Daichi si sentiva svuotato, la realtà aveva decisamente superato ogni sua rosea fantasia. Si morsicò il labbro e farfugliò “Non vorrei che ti sentissi costretto in alcun modo a fare qualcosa che non vuoi”, ancora incredulo e incapace di trovare altro da dire.
Si sentì un cretino, se non riusciva a tenere testa a un ragazzino come avrebbe potuto fare al comando di vero esercito? Si sentì incredibilmente stupido. Di restituirgli il cazzotto non gli era neanche passato per la mente. Era così sopraffatto dalle parole dell’altro che a malapena di rendeva conto di avere gli addominali ancora indolenziti dal colpo.
Koushi alzò gli occhi “Le assicuro che mi sento tutto fuorché costretto. A dire il vero sembra a me di star stuprando lei, capitano” disse. La sua voce e il suo sguardo si erano ammorbiditi. Un ciuffo di capelli chiari gli era ricaduto sugli occhi. Con quella luce a Daichi sembrava persino più giovane di quanto non fosse.
Daichi scosse la testa “No, non è che non voglia, certo che voglio, ma sei una recluta e…”
Non fece in tempo a dire altro che le labbra di Sugawara furono sulle sue e lui non poté far nulla se non schiudere le labbra quando la lingua del ragazzo iniziò a premere per aprirle. Il corpo di Sugawara schiacciato contro il suo non era esile come si era aspettato e i bicipiti erano tesi e spessi quando Daichi gli afferrò d’impulso un braccio. Il bacio a cui Koushi l’aveva costretto era deciso e intenso, non  lieve e leggero come l’aveva immaginato nei sogni di cui si vergognava. Il soldato Sugawara era perfino meglio dal vivo che nelle sue fantasie.
Quando il ragazzo si allontanò da lui costringendolo a guardarlo, Daichi stava ancora stringendo entrambe le braccia attorno al suo corpo.

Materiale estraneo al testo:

**config.mk**
```make
export PLATFORM = sky130hd
export DESIGN_NAME = id_ex_stage
export DESIGN_NICKNAME = d
export VERILOG_FILES = /design/src/rtl/cpu_pkg.sv /design/src/rtl/hazard_detect.sv /design/src/rtl/id_ex_stage.sv
export SDC_FILE = /design/constraint.sdc
export NUM_CORES = 1
export LEC_CHECK = 0
export ABC_CLOCK_PERIOD_IN_PS = 3500
export CAP_MARGIN = 20
export CORE_AREA = 2 2 142 144
export DETAILED_ROUTE_END_ITERATION = 16
export DIE_AREA = 0 0 144 146
export PLACE_DENSITY = 0.76
export SLEW_MARGIN = 10
export SYNTH_ARGS = -nofsm -noshare
export SYNTH_HDL_FRONTEND = slang
export SYNTH_SLANG_ARGS = --single-unit
```
**constraint.sdc**
```tcl
create_clock -name clk_i -period 3.5 [get_ports clk_i]
set_input_delay 0.7 -clock clk_i [delete_from_list [all_inputs] [get_ports clk_i]]
set_output_delay 0.7 -clock clk_i [all_outputs]
set_load 0.01 [all_outputs]
```
**src/rtl/cpu_pkg.sv**
```systemverilog
// Shared definitions for the five-stage MIPS core: control-word layout, ALUOp codes, opcodes.
// Latency: none (package only).
// Backpressure: not applicable.
package cpu_pkg;

    // Bit positions inside the 32-bit decoder control word
    localparam int CTRL_REGWRITE = 0;
    localparam int CTRL_MEMTOREG = 1;
    localparam int CTRL_MEMREAD  = 2;
    localparam int CTRL_MEMWRITE = 3;
    localparam int CTRL_ALUOP_LO = 4;
    localparam int CTRL_ALUOP_HI = 5;
    localparam int CTRL_ALUSRC   = 6;
    localparam int CTRL_REGDST   = 7;

    // ALU operation selected by the main decoder
    typedef enum logic [1:0] {
        ALUOP_RTYPE = 2'b00,
        ALUOP_ADD   = 2'b01,
        ALUOP_OR    = 2'b10,
        ALUOP_SUB   = 2'b11
    } aluop_e;

    // Primary opcodes decoded in ID
    localparam logic [5:0] OP_RTYPE = 6'h00;
    localparam logic [5:0] OP_BEQ   = 6'h04;
    localparam logic [5:0] OP_ADDI  = 6'h08;
    localparam logic [5:0] OP_ORI   = 6'h0D;
    localparam logic [5:0] OP_LW    = 6'h23;
    localparam logic [5:0] OP_SW    = 6'h2B;

    // Control fields that travel from ID to EX
    typedef struct packed {
        logic       regdst;
        logic       alusrc;
        logic [1:0] aluop;
        logic       memwrite;
        logic       memread;
        logic       memtoreg;
        logic       regwrite;
    } ex_ctrl_t;

    // Unpack the low byte of the control word into the EX control bundle
    function automatic ex_ctrl_t unpack_ctrl(input logic [7:0] ctrl);
        ex_ctrl_t c;
        c.regwrite = ctrl[CTRL_REGWRITE];
        c.memtoreg = ctrl[CTRL_MEMTOREG];
        c.memread  = ctrl[CTRL_MEMREAD];
        c.memwrite = ctrl[CTRL_MEMWRITE];
        c.aluop    = ctrl[CTRL_ALUOP_HI:CTRL_ALUOP_LO];
        c.alusrc   = ctrl[CTRL_ALUSRC];
        c.regdst   = ctrl[CTRL_REGDST];
        return c;
    endfunction

    // rt is read by R-type, sw and beq; rs is read by everything
    function automatic logic rt_is_source(input logic [7:0] ctrl, input logic branch);
        return ctrl[CTRL_REGDST] | ctrl[CTRL_MEMWRITE] | branch;
    endfunction

endpackage

```
**src/rtl/hazard_detect.sv**
```systemverilog
// Load-use hazard detector: flags an ID instruction that reads the register a lw in EX loads.
// Latency: purely combinational.
// Backpressure: output drives the pipeline stall; it has no inputs of its own to hold.
module hazard_detect #(
    parameter int REG_W = 5
) (
    input  logic             ex_memread_i,
    input  logic [REG_W-1:0] ex_rt_i,
    input  logic [REG_W-1:0] id_rs_i,
    input  logic [REG_W-1:0] id_rt_i,
    input  logic             rt_used_i,
    output logic             hazard_o
);

    logic rs_match;
    logic rt_match;
    logic ex_rt_nonzero;

    // $0 is hardwired, so a load to it never creates a dependency
    assign ex_rt_nonzero = (ex_rt_i != '0);
    assign rs_match      = (ex_rt_i == id_rs_i);
    assign rt_match      = (ex_rt_i == id_rt_i) & rt_used_i;

    assign hazard_o = ex_memread_i & ex_rt_nonzero & (rs_match | rt_match);

endmodule

```
**src/rtl/id_ex_stage.sv**
```systemverilog
// ID/EX pipeline register with load-use bubble insertion and a saturating bubble counter.
// Latency: one clock from ID inputs to ex_* outputs; stall_o is combinational in the same cycle.
// Backpressure: EX never stalls; on a load-use hazard stall_o holds PC and IF/ID for one cycle.
module id_ex_stage
    import cpu_pkg::*;
#(
    parameter int DATA_W = 32,
    parameter int REG_W  = 5,
    parameter int CNT_W  = 32
) (
    input  logic              clk_i,
    input  logic              rst_i,
    input  logic [31:0]       ctrl_i,
    input  logic              branch_i,
    input  logic              flush_i,
    input  logic [DATA_W-1:0] pc4_i,
    input  logic [DATA_W-1:0] rs_data_i,
    input  logic [DATA_W-1:0] rt_data_i,
    input  logic [DATA_W-1:0] imm_i,
    input  logic [REG_W-1:0]  rs_i,
    input  logic [REG_W-1:0]  rt_i,
    input  logic [REG_W-1:0]  rd_i,
    output logic              ex_regwrite_o,
    output logic              ex_memtoreg_o,
    output logic              ex_memread_o,
    output logic              ex_memwrite_o,
    output logic              ex_alusrc_o,
    output logic              ex_regdst_o,
    output logic [1:0]        ex_aluop_o,
    output logic              ex_valid_o,
    output logic [DATA_W-1:0] ex_pc4_o,
    output logic [DATA_W-1:0] ex_rs_data_o,
    output logic [DATA_W-1:0] ex_rt_data_o,
    output logic [DATA_W-1:0] ex_imm_o,
    output logic [REG_W-1:0]  ex_rs_o,
    output logic [REG_W-1:0]  ex_rt_o,
    output logic [REG_W-1:0]  ex_rd_o,
    output logic              stall_o,
    output logic [CNT_W-1:0]  bubble_cnt_o
);

    // Upper control-word bits belong to later decoder extensions
    logic unused_ctrl_hi;
    assign unused_ctrl_hi = ^ctrl_i[31:8];

    ex_ctrl_t          ctrl_d,    ctrl_q;
    logic              valid_d,   valid_q;
    logic [DATA_W-1:0] pc4_q,     rs_data_q, rt_data_q, imm_q;
    logic [REG_W-1:0]  rs_q,      rt_q,      rd_q;
    logic [CNT_W-1:0]  cnt_d,     cnt_q;

    logic rt_used;
    logic hazard;
    logic bubble;
    logic cnt_full;

    assign rt_used = rt_is_source(ctrl_i[7:0], branch_i);

    hazard_detect #(
        .REG_W (REG_W)
    ) u_hazard (
        .ex_memread_i (ctrl_q.memread),
        .ex_rt_i      (rt_q),
        .id_rs_i      (rs_i),
        .id_rt_i      (rt_i),
        .rt_used_i    (rt_used),
        .hazard_o     (hazard)
    );

    // A flush and a hazard in the same cycle share a single bubble
    assign bubble   = hazard | flush_i;
    assign cnt_full = (cnt_q == {CNT_W{1'b1}});

    // Bubble mux: squash control and valid, let data fields pass unchanged
    always_comb begin
        ctrl_d  = unpack_ctrl(ctrl_i[7:0]);
        valid_d = 1'b1;
        if (bubble) begin
            ctrl_d  = '0;
            valid_d = 1'b0;
        end
    end

    // Saturating count of inserted bubbles
    always_comb begin
        cnt_d = cnt_q;
        if (bubble && !cnt_full) begin
            cnt_d = cnt_q + {{(CNT_W-1){1'b0}}, 1'b1};
        end
    end

    // Control and valid register
    always_ff @(posedge clk_i or negedge rst_i) begin
        if (!rst_i) begin
            ctrl_q  <= '0;
            valid_q <= 1'b0;
        end else begin
            ctrl_q  <= ctrl_d;
            valid_q <= valid_d;
        end
    end

    // Operand, immediate and index register; loads every cycle, even on a bubble
    always_ff @(posedge clk_i or negedge rst_i) begin
        if (!rst_i) begin
            pc4_q     <= '0;
            rs_data_q <= '0;
            rt_data_q <= '0;
            imm_q     <= '0;
            rs_q      <= '0;
            rt_q      <= '0;
            rd_q      <= '0;
        end else begin
            pc4_q     <= pc4_i;
            rs_data_q <= rs_data_i;
            rt_data_q <= rt_data_i;
            imm_q     <= imm_i;
            rs_q      <= rs_i;
            rt_q      <= rt_i;
            rd_q      <= rd_i;
        end
    end

    // Bubble counter register
    always_ff @(posedge clk_i or negedge rst_i) begin
        if (!rst_i) begin
            cnt_q <= '0;
        end else begin
            cnt_q <= cnt_d;
        end
    end

    assign ex_regwrite_o = ctrl_q.regwrite;
    assign ex_memtoreg_o = ctrl_q.memtoreg;
    assign ex_memread_o  = ctrl_q.memread;
    assign ex_memwrite_o = ctrl_q.memwrite;
    assign ex_alusrc_o   = ctrl_q.alusrc;
    assign ex_regdst_o   = ctrl_q.regdst;
    assign ex_aluop_o    = ctrl_q.aluop;
    assign ex_valid_o    = valid_q;
    assign ex_pc4_o      = pc4_q;
    assign ex_rs_data_o  = rs_data_q;
    assign ex_rt_data_o  = rt_data_q;
    assign ex_imm_o      = imm_q;
    assign ex_rs_o       = rs_q;
    assign ex_rt_o       = rt_q;
    assign ex_rd_o       = rd_q;
    assign stall_o       = hazard;
    assign bubble_cnt_o  = cnt_q;

endmodule

```
== After elaboration in Yosys (flattened, before gate mapping) ==
Cells that the tools add are included.

* Flip-flop bits (word level): 184
* Bits of input ports: 179
* Output and inout bits: 185
* Word-level logic and storage cells: 32

* Add/subtract/negate cells: 1
* Equality and inequality tests: 3
* Multiplexer cells: 2
* Bitwise logic cells: 7
* Reduce and logical (&&, ||, !) cells: 3

{| class="wikitable"
|+ Operators with widths
! operator !! number
|-
| $add 32x1->32 const B || 1
|-
| $eq 32x32->1 const B || 1
|-
| $eq 5x5->1 || 2
|-
| $mux 8 || 1
|-
| $reduce_bool 5->1 || 1
|-
| $or 1x1->1 || 4
|-
| $and 1x1->1 || 3
|-
| $logic_and 1x1->1 || 1
|-
| $logic_not 1->1 || 1
|-
| $mux 1 || 1
|}

== Logic depth before layout (Yosys ltp) ==
Gate-level depths: netlist of the first run.

* Word-level depth: 7
* Gate-level depth with buffers: 8
* Depth with buffers taken out: 7

== Cells and area by module ==
From an unflattened synthesis of the first run, not the netlist that was laid out.

* Cell total of the unflattened synthesis: 331
* Area, all modules: 5,607.9 um2

{| class="wikitable"
|+ By module, submodules not included
! module !! instances !! cells an instance !! area an instance (um2) !! seq. area each (um2)
|-
| id_ex_stage || 1 || 314 || 5,475.3 || 4,604.4
|-
| hazard_detect || 1 || 17 || 132.6 || 0.0
|}

== Worst setup path after synthesis of the first run ==
Ideal clock, no wire load.

* Path kind: input to output
* Start point: in rt_i[0]
* End point: out stall_o
* Arrival time: 1.427 ns
* Data required time: 2.800 ns
* Path slack: 1.373 ns
* Stages: 4
* Buffers on the path: 0
* Path through: xnor2_1 nand4_1 o22ai_4 and2_1

* Cells in the longest elaborated chain, start to end: 4

{| class="wikitable"
|+ Ends and longest elaborated chain
! what !! line !! RTL
|-
| start: declaration || id_ex_stage.sv:21 || <nowiki>input logic [REG_W-1:0] rt_i,</nowiki>
|-
| $eq 5x5->1 || hazard_detect.sv:22 || <nowiki>assign rt_match = (ex_rt_i == id_rt_i) & rt_used_i;</nowiki>
|-
| $and 1x1->1 || hazard_detect.sv:22 ||
|-
| $or 1x1->1 || hazard_detect.sv:24 || <nowiki>assign hazard_o = ex_memread_i & ex_rt_nonzero & (rs_match | rt_match);</nowiki>
|-
| $and 1x1->1 || hazard_detect.sv:24 ||
|-
| end: declaration || id_ex_stage.sv:38 || <nowiki>output logic stall_o,</nowiki>
|}

No other way between the ends.

== Worst setup path in the final report of the first run ==
* Start point: in rt_i[4]
* End point: out stall_o

Same word-level chain as after synthesis.

==> results of run 1 <==
synth_stat cells, drive strengths merged (4+ instances only):
cell type / instances
and2: 9
dfrtp: 184
inv: 6
nand2: 15
nand3: 7
nand4: 8
nor2: 11
nor3: 16
nor4: 4
xnor2: 16
xor2: 25
cell usage in the layout, fill, tap and decap left out, types with 3 or more instances in the layout:
cell type and n:
clkbuf_8 3, inv_1 6, xnor2_1 16, nand2_1 15
inv_8 4, nor3_1 12, dfrtp_1 184, nor2_1 11
diode_2 3, and2_1 9, xor2_1 25, clkdlybuf4s50_1 338
inv_6 3, buf_4 4, clkinv_8 4, nor3_2 3
nand3_1 7, clkbuf_16 17, nand4_1 6
critical path, cell delays in order:
cell and delay [ns]:
clkdlybuf4s50_1 0.50, xnor2_1 0.14, o31ai_1 0.14, o22ai_4 0.30, and2_1 0.17, clkdlybuf4s50_1 0.56
per-layer routing:
metal,share of wire [%],vias up,global-route usage (%)
li1,-,1769,-
met1,37,1884,18.7
met4,2.1,6,6.13
met5,0.22,-,0
met3,10,40,7.63
met2,50,173,27.6
cell families (layout without fill, tap and decap cells):
group | after synthesis | in the layout | share of synthesized area (%)
other | 0 | 3 | 0
buffers and inverters | 8 | 382 | 0.807
adders and majority gates | 1 | 1 | 0.224
AOI/OAI and AO/OA | 6 | 6 | 1.64
muxes | 1 | 1 | 0.202
and+or+nand+nor | 78 | 78 | 8.23
DFF | 184 | 184 | 82.5
xor gates and xnor gates | 41 | 41 | 6.43
how the worst max path moves through the flow:
stage | slack, ns | from | cells after the start | end
floorplan | 1.37 | rt_i[0] | 4 | stall_o
global placement | 0.33 | rt_i[3] | 6 | stall_o
detailed placement | 0.29 | rt_i[4] | 6 | stall_o
CTS | 0.28 | rt_i[4] | 6 | stall_o
global route | 0.20 | rt_i[4] | 6 | stall_o
finish | 0.29 | rt_i[4] | 6 | stall_o
sequential cells by signal, indices dropped and copies added (netlist names), 2 cells and up:
| name | count |
|---|---|
| ex_aluop_o | 2 |
| ex_rd_o | 5 |
| bubble_cnt_o | 32 |
| ex_rs_data_o | 32 |
| ex_rs_o | 5 |
| ex_rt_o | 5 |
| ex_imm_o | 32 |
| ex_pc4_o | 32 |
| ex_rt_data_o | 32 |
power by group:
group / total [mW] / internal, mW / leakage (nW) / switching [mW]
Clock: 1.91 / 0.999 / 0.294 / 0.915
Combinational: 0.665 / 0.415 / 1.76 / 0.250
Sequential: 2.33 / 2.25 / 2.20 / 0.0809
Total: 4.91 / 3.66 / 4.25 / 1.25
per-stage QoR:
| stage | total power, mW | instance area (um^2) |
|---|---|---|
| 2_1_floorplan | 2.52 | 5580 |
| 3_3_place_gp | 3.03 | 9340 |
| 3_5_place_dp | 3.05 | 9340 |
| 4_1_cts | 4.99 | 9940 |
| 5_1_grt | 5.12 | 9950 |
| 6_report | 4.91 | 9950 |
final cells by class:
| cell class | count | area (um^2) |
|---|---|---|
| fill | 1645 | 9380 |
| sequential | 184 | 4600 |
| timing repair buffer | 344 | 3450 |
| multi-input combinational | 127 | 933 |
| clock buffer | 19 | 453 |
| tap | 265 | 332 |
| clock inverter | 13 | 153 |
| inverter | 6 | 22.5 |
| antenna | 3 | 7.51 |
==> impl_results.md, run 1 <==
- Status: finished, final reports clean
- Critical Path RT: 2.80 ns
- Cts repair resizes: 0
- Post-place setup slack: 0.288 ns
- Port buffer count: 339
- CP Launch Type: primary input
- Setup repair after global routing missed its margin: false
- Initial antenna violation count: 6
- Gr usage total: 16.6%
- DRT Pass-1 Iters: 4
- Mapped cell area: 5580 um^2
- Final hold slack: 0.342 ns
- RR Endpoint: bubble_cnt_o[1]
- Worst setup EP type: primary output
- Achievable Freq: 0.312 GHz
- Avg WL per Cell: 18.0 um
- Avg Cell Area, Syn: 17.5 um^2
- Postcts setup bufs: 0
- Clock root buffer master: clkbuf_16
- Non-Filler Instances: 961
- YS warnings: 0
- Slew HR: 50.4%
- WP data arrival: 2.51 ns
- Max VDD drop: 0.000348 V
- Number of nets with antenna violations after routing: 0
- CTS max path bufs: 2
- Final core utilization: 51.5%
- TritonCTS clock tree: built
- Fin. max-slew vios: 0
- Via count: 3872
- P&R area growth vs syn: 78.3%
- Worst skew pair latency: 0.43 ns
- DIE AREA: 21000 um^2
- Post-Place Cells: 926
- Cell area power density: 493 nW/um^2
- Largest net degree at the start of global routing: 94
- Critical path fanouts, max: 4
- Core Rows: 51
- WS Path Type: in -> out
- Final worst setup slack: 0.291 ns
- Sinks on Clock Net: 184
- Post-synth EDFFs: 0
- Initial Util: 28.9%
- Minimum clock period: 3.21 ns
- Synth cell types: 30
- Drt drc: 0
- Mapped Cells: 319
- First-pass GRT wire length: 25400 um
- Via count of the first global-routing pass: 4109
- Placer Congestion: 0.775
- Core area: 19300 um^2
- Main area contributors after synthesis: dfrtp_1, xor2_1, xnor2_1
- Origin of the critical flop-to-flop path: bubble_cnt_o[0]
- Worst-path clk slew: 0.08 ns
- Final hold vios: 0
- Total grt overflow: 0
- Mapped Nets: 499
- Htree depth: 4
- Layout cells sized above 1: 7.65%
- Final setup viols: 0
- Max-cap violation count: 0
- Area leader, netlist: dfrtp_1
- Flop2flop setup slack: 1.17 ns
- Drt first-iter violations: 143
- Top-area cell type share of the netlist area: 82.5%
- Main flop type after synthesis: dfrtp_1
- Leak: 4.25 nW
- Ys async rst share: 100%
- Total Wirelength: 17300 um
- Hold WC Path Type: in -> async
- Dpl hpwl: 13800 um
- CTS Buf Count: 17
- Tcrit/Tclk final: 91.7%
- Vias per Instance: 4.03
- Worst Reg-to-Reg Cells: 7
- Worst slew pin tran: 0.744 ns
- Setup TNS: 0 ns
- Seq cells post-synth: 184
- Die width: 144 um
- Seq/Total Area, Yosys: 82.5%
- Final Skew: 0.0127 ns
- # IOs: 364
- Hold_buf cts: 0
- Die height: 146 um
- Final nets: 860
No activity file was read; power rests on OpenSTA's default activity.
==> run 2, diff against run 1 <==
ABC_CLOCK_PERIOD_IN_PS = 3800   (was 3500)
clock period = 3.8 ns   (was 3.5 ns; I/O delays follow)
==> run 2 against run 1 <==
Against the previous run:
- core utilization shrank 0.12 points
- sequential power is 8% lower
- die area unchanged
- worst setup slack improved by 0.16 ns
- sequential share of layout area up 0.10 points
==> impl_results.md, run 2 (synthesized netlist as in run 1, its figures left out) <==
- Gr usage total: 16.7%
- Core area: 19300 um^2
- CP Launch Type: primary input
- Largest net degree at the start of global routing: 84
- Die width: 144 um
- Flop2flop setup slack: 1.50 ns
- Final nets: 857
- Initial antenna violation count: 3
- CTS Buf Count: 17
- Critical Path RT: 3.04 ns
- Setup TNS: 0 ns
- Sequential Area: 4600 um^2
- WP data arrival: 2.59 ns
- Die height: 146 um
- Postcts setup bufs: 0
- Setup repair after global routing missed its margin: false
- Initial Util: 28.9%
- Max-cap violation count: 0
- Avg WL per Cell: 18.2 um
- Critical path fanouts, max: 4
- Tot Pwr: 4.56 mW
- Drt first-iter violations: 231
- Final Skew: 0.00413 ns
- Worst setup EP type: primary output
- Vias per Instance: 4.01
- Cell area power density: 459 nW/um^2
- Slew HR: 49.2%
- Final setup viols: 0
- P&R area growth vs syn: 77.9%
- Origin of the critical flop-to-flop path: bubble_cnt_o[0]
- Most frequent cells in the layout: clkdlybuf4s50_1, dfrtp_1, xor2_1
- Clock root buffer master: clkbuf_16
- Dpl hpwl: 13800 um
- CTS max path bufs: 2
- Worst Reg-to-Reg Cells: 6
- Core Rows: 51
- Most common cell after layout, fill and taps aside: clkdlybuf4s50_1
- Max VDD drop: 0.000288 V
- Hold_buf cts: 0
- Htree depth: 4
- Total grt overflow: 0
- Minimum clock period: 3.35 ns
- Worst-path clk slew: 0.08 ns
- Multi-input gate area: 933 um^2
- Final hold vios: 0
- TritonCTS clock tree: built
- Hold WC Path Type: in -> async
- Worst slew pin tran: 0.760 ns
- DIE AREA: 21000 um^2
- Placer Congestion: 0.746
- Fin. max-slew vios: 0
- DRT Pass-1 Iters: 4
- Via count of the first global-routing pass: 4047
- RR Endpoint: bubble_cnt_o[1]
- Achievable Freq: 0.298 GHz
- # IOs: 364
- Worst skew pair latency: 0.42 ns
- Status: finished, final reports clean
- Sinks on Clock Net: 184
- Leak: 4.24 nW
- Via count: 3834
- Fillcell total: 1657
- Tcrit/Tclk final: 88.2%
- Drt drc: 0
- Port buffer count: 339
- Number of nets with antenna violations after routing: 0
- Layout cells sized above 1: 7.25%
- WS Path Type: in -> out
- Total Wirelength: 17500 um
- Cts repair resizes: 0
- First-pass GRT wire length: 25400 um
run 2: cell count changes in the layout (fill, tap and decap cells not counted):
cell / change
buf_4: -3
diode_2: -1
clkinv_8: -3
clkinvlp_4: -1
clkinv_4: +4
inv_6: -2
inv_8: +1
bufinv_16: +1
run 2: per-stage QoR:
step	setup WS [ns]	instance area (um^2)	utilization, %	hold WS (ns)	std cells
finish	0.448	9930	51.4	0.374	957
CTS	0.443	9920	51.3	0.391	955
floorplan	1.55	5580	-	0.464	319
global placement	0.502	9320	48.2	0.479	923
detailed placement	0.443	9320	48.2	0.483	923
global route	0.401	9930	51.4	0.409	957
run 2: layer usage:
| layer | vias to the layer above | GRT usage [%] | routed length (um) |
|---|---|---|---|
| met1 | 1894 | 19.5 | 6680 |
| met3 | 17 | 6.58 | 1550 |
| met5 | - | 0 | 0 |
| li1 | 1769 | - | - |
| met2 | 154 | 27.9 | 9000 |
| met4 | 0 | 5.69 | 231 |
run 2: critical path: stages:
cell,delay (ns)
clkdlybuf4s50_1,0.50
xnor2_1,0.13
nand4_1,0.17
o22ai_4,0.31
and2_1,0.17
clkdlybuf4s50_1,0.56
run 2: power breakdown:
group          leakage [nW]  switching, mW  internal [mW]  total [mW]
sequential             2.20         0.0742           2.07        2.15
clock                 0.300          0.827          0.976        1.80
combinational          1.74          0.229          0.379       0.608
total                  4.24           1.13           3.43        4.56
run 2: worst max-delay path by stage:
stage / from / end / slack, ns
after floorplan: rt_i[0] / stall_o / 1.55
after global placement: rt_i[0] / stall_o / 0.50
after detailed placement: rt_i[1] / stall_o / 0.44
after CTS: rt_i[1] / stall_o / 0.44
after global routing: rt_i[3] / stall_o / 0.40
final: rt_i[1] / stall_o / 0.45
run 2: final cells by class:
type	count	area share (%)
Sequential cell	184	46.4
Tap cell	265	3.34
Antenna cell	2	0.0504
Inverter	6	0.227
Clock inverter	13	1.56
Timing Repair Buffer	341	34.5
Clock buffer	19	4.56
Multi-Input combinational cell	127	9.40
==> run 3, diff against run 2 <==
CORE_AREA = 2 2 143 145   (was 2 2 142 144)
DIE_AREA = 0 0 145 147   (was 0 0 144 146)
SYNTH_HIERARCHICAL = 1   (was unset)
==> run 3 against run 2 <==
Against the previous run:
- sequential share of layout area down 0.24 points
- die area up 1.4%
- cell area up 0.52%
- combinational power up 3%
- clock-buffer cell count down 1
- clock power down 4%
- critical path type unchanged
- largest power group unchanged
- highest routed layer unchanged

Gli occhi di Koushi erano ridotti a due fessure e lo scrutavano con interesse. La tensione che l’aveva attanagliato fino a un secondo prima e che per poco era riuscito a dimenticare, perso nel sapore di Sugawara, ricominciò a farsi sentire finché lui non proruppe “Capitano, mi scusi, non mi piace lasciare le cose a metà. Le dispiacerebbe lasciarmi finire quello che ho interrotto?”
Daichi non poté fare a meno di fare un sorrisetto e abbassare gli occhi, prima di puntarli di nuovo in quelli del ragazzo “Sì, soldato Sugawara, ma cerca di non farti di nuovo beccare in giro di notte” rispose come se fosse una grossa concessione, cercando di darsi un tono.
Koushi lo gratificò con un altro dei suoi sorrisetti luminosi. “Perché se no cosa mi farà, capitano?” sussurrò lascivo, stringendogli di nuovo il sedere.
“Ti toglierò tutte le lincenze” disse solo. Koushi sgranò gli occhi e aprì un poco la bocca, mentre il sorrisetto svaniva dalle sue labbra. “E adesso, soldato Sugawara, continua pure col tuo lavoro”
“Signorsì, Capitano!” esclamò Sugawara mettendosi sull’attenti.